ノートに描いた下絵を参考に、プレゼンテーションソフトで清書版を作成する。客宅ルーターやVPNルーター、プロバイダエッジルーターなどは社内で資料作成用に用意されているアイコンを使う。網や本社LANを表す円、IPSecトンネルを表す円柱などは、プレゼンテーションソフトの機能としてついている作図機能を使う。文字のフォントは都が最近お気に入りのメイリオに統一しておく。客宅ルーターのアイコンから、MPLS網を表す円とを繋ぐよう、直接線を描画しようと思うと、着地点をソフトが勝手に判断してしまって、微妙に真っ直ぐにならなかったりする。そういう時は、何もない余白で一旦、きちんと客宅ルーターからMPLS網を表す円に接続し切る長さの直線を書いてから、それをマウスで掴んで希望の位置へ移動させる。変なこだわりと言えばそうなのだが、ネットワーク図は綺麗に作らないと、だんだんと気持ちが萎えてきて、いい加減になってしまう。綺麗に作っておけば、きちんとした仕事をしないと、という意識も強くなる。だから、そういうこだわりは必要だ。都はそう思っていた。確かに、能力の高い人であれば、こういう細かいことには一切こだわらずとも、間違いのない仕事をする。都はきっと自分の能力の低さを補うために、こういうこだわりを持って、自分生来の物事に対する甘い考えを引き締め、見落としがちなことに注意を払うように仕向けているのだろう。
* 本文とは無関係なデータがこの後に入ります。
`src/rtl/rs_encoder_param.sv`:
```
`default_nettype none
// ============================================================================
// Module      : rs_encoder_param
// Description : Systematic Reed-Solomon encoder over GF(2^8) (poly 0x11D,
//               alpha = 0x02). It passes the message symbols through, then
//               appends N-K parity symbols. Valid/ready flow control is
//               supported on both the input and the output side.
// Revision    : 1.0 - initial release
// ============================================================================
module rs_encoder_param #(
    parameter int N   = 255,
    parameter int K   = 239,
    parameter int FCR = 0
) (
    input  logic       clk,
    input  logic       rst_n,
    input  logic       in_valid,
    output logic       in_ready,
    input  logic [7:0] in_data,
    output logic       out_valid,
    input  logic       out_ready,
    output logic [7:0] out_data,
    output logic       out_parity,
    output logic       out_last
);

    localparam int         NPAR     = N - K;
    localparam logic [7:0] MSG_LAST = 8'(K - 1);
    localparam logic [7:0] PAR_LAST = 8'(NPAR - 1);

    // GF(2^8) multiply, shift-and-add with reduction by x^8+x^4+x^3+x^2+1
    function automatic logic [7:0] gf_mul(input logic [7:0] a, input logic [7:0] b);
        logic [7:0] acc;
        logic [7:0] x;
        acc = 8'h00;
        x   = a;
        for (int i = 0; i < 8; i++) begin
            if (b[i]) acc = acc ^ x;
            x = {x[6:0], 1'b0} ^ (x[7] ? 8'h1D : 8'h00);
        end
        return acc;
    endfunction

    // Generator g(x) = prod (x + alpha^(FCR+i)); byte d holds the coefficient of x^d
    function automatic logic [8*NPAR+7:0] gen_poly();
        logic [8*NPAR+7:0] g;
        logic [7:0]        root;
        int                e;
        g      = '0;
        g[7:0] = 8'h01;
        for (int i = 0; i < NPAR; i++) begin
            e    = (FCR + i) % 255;
            root = 8'h01;
            for (int k = 0; k < e; k++) root = gf_mul(root, 8'h02);
            for (int d = i + 1; d >= 1; d--)
                g[8*d +: 8] = g[8*(d-1) +: 8] ^ gf_mul(g[8*d +: 8], root);
            g[7:0] = gf_mul(g[7:0], root);
        end
        return g;
    endfunction

    localparam logic [8*NPAR+7:0] GEN = gen_poly();

    typedef enum logic [0:0] {
        ST_MSG = 1'b0,
        ST_PAR = 1'b1
    } state_t;

    state_t     state;
    state_t     state_nxt;
    logic       adv;
    logic [7:0] fb;
    logic [7:0] cnt;
    logic [7:0] r     [NPAR];
    logic [7:0] r_nxt [NPAR];

    assign adv = !out_valid || out_ready;
    assign fb  = in_data ^ r[NPAR-1];

    // LFSR next value: division step while in MSG, plain zero-fill shift in PAR
    generate
        for (genvar j = 0; j < NPAR; j++) begin : g_lfsr
            logic [7:0] prev;
            if (j == 0) begin : g_first
                assign prev = 8'h00;
            end else begin : g_rest
                assign prev = r[j-1];
            end
            assign r_nxt[j] = (state == ST_MSG) ? (prev ^ gf_mul(fb, GEN[8*j +: 8])) : prev;
        end
    endgenerate

    // State register
    always_ff @(posedge clk or negedge rst_n) begin
        if (!rst_n) state <= ST_MSG;
        else        state <= state_nxt;
    end

    // Next-state and input-ready decode; in_ready held low while in reset
    always_comb begin
        state_nxt = state;
        in_ready  = 1'b0;
        case (state)
            ST_MSG: begin
                in_ready = rst_n && adv;
                if (in_valid && in_ready && (cnt == MSG_LAST)) state_nxt = ST_PAR;
            end
            ST_PAR: begin
                if (adv && (cnt == PAR_LAST)) state_nxt = ST_MSG;
            end
            default: state_nxt = ST_MSG;
        endcase
    end

    // Output register, LFSR and symbol counter; all frozen while the output stalls
    always_ff @(posedge clk or negedge rst_n) begin
        if (!rst_n) begin
            out_valid  <= 1'b0;
            out_data   <= 8'h00;
            out_parity <= 1'b0;
            out_last   <= 1'b0;
            cnt        <= 8'h00;
            for (int j = 0; j < NPAR; j++) r[j] <= 8'h00;
        end else if (adv) begin
            if (state == ST_MSG) begin
                if (in_valid) begin
                    out_data   <= in_data;
                    out_valid  <= 1'b1;
                    out_parity <= 1'b0;
                    out_last   <= 1'b0;
                    for (int j = 0; j < NPAR; j++) r[j] <= r_nxt[j];
                    cnt <= (cnt == MSG_LAST) ? 8'h00 : cnt + 8'd1;
                end else begin
                    out_valid <= 1'b0;
                end
            end else begin
                out_data   <= r[NPAR-1];
                out_parity <= 1'b1;
                out_valid  <= 1'b1;
                out_last   <= (cnt == PAR_LAST);
                for (int j = 0; j < NPAR; j++) r[j] <= r_nxt[j];
                cnt <= (cnt == PAR_LAST) ? 8'h00 : cnt + 8'd1;
            end
        end
    end

endmodule
`default_nettype wire

```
描き上がったネットワーク図のプレゼンテーションファイルは印刷して、内容のチェックをする。この印刷チェックはネットワーク図を起こすと毎回やるのだが、拠点名の綴りが間違っていたり、アドレスの数字を書き間違えていたり、とあちこち発見して、自分の凡ミスの多さに都は呆れてしまうことが多い。この手の小さな間違いを都はよくするので、そのためにディスプレイ上だけじゃなく、紙媒体に印刷してチェックするのだ。そう半ば開き直り気味に、間違いを発見することが正しいことのように思うようにしている。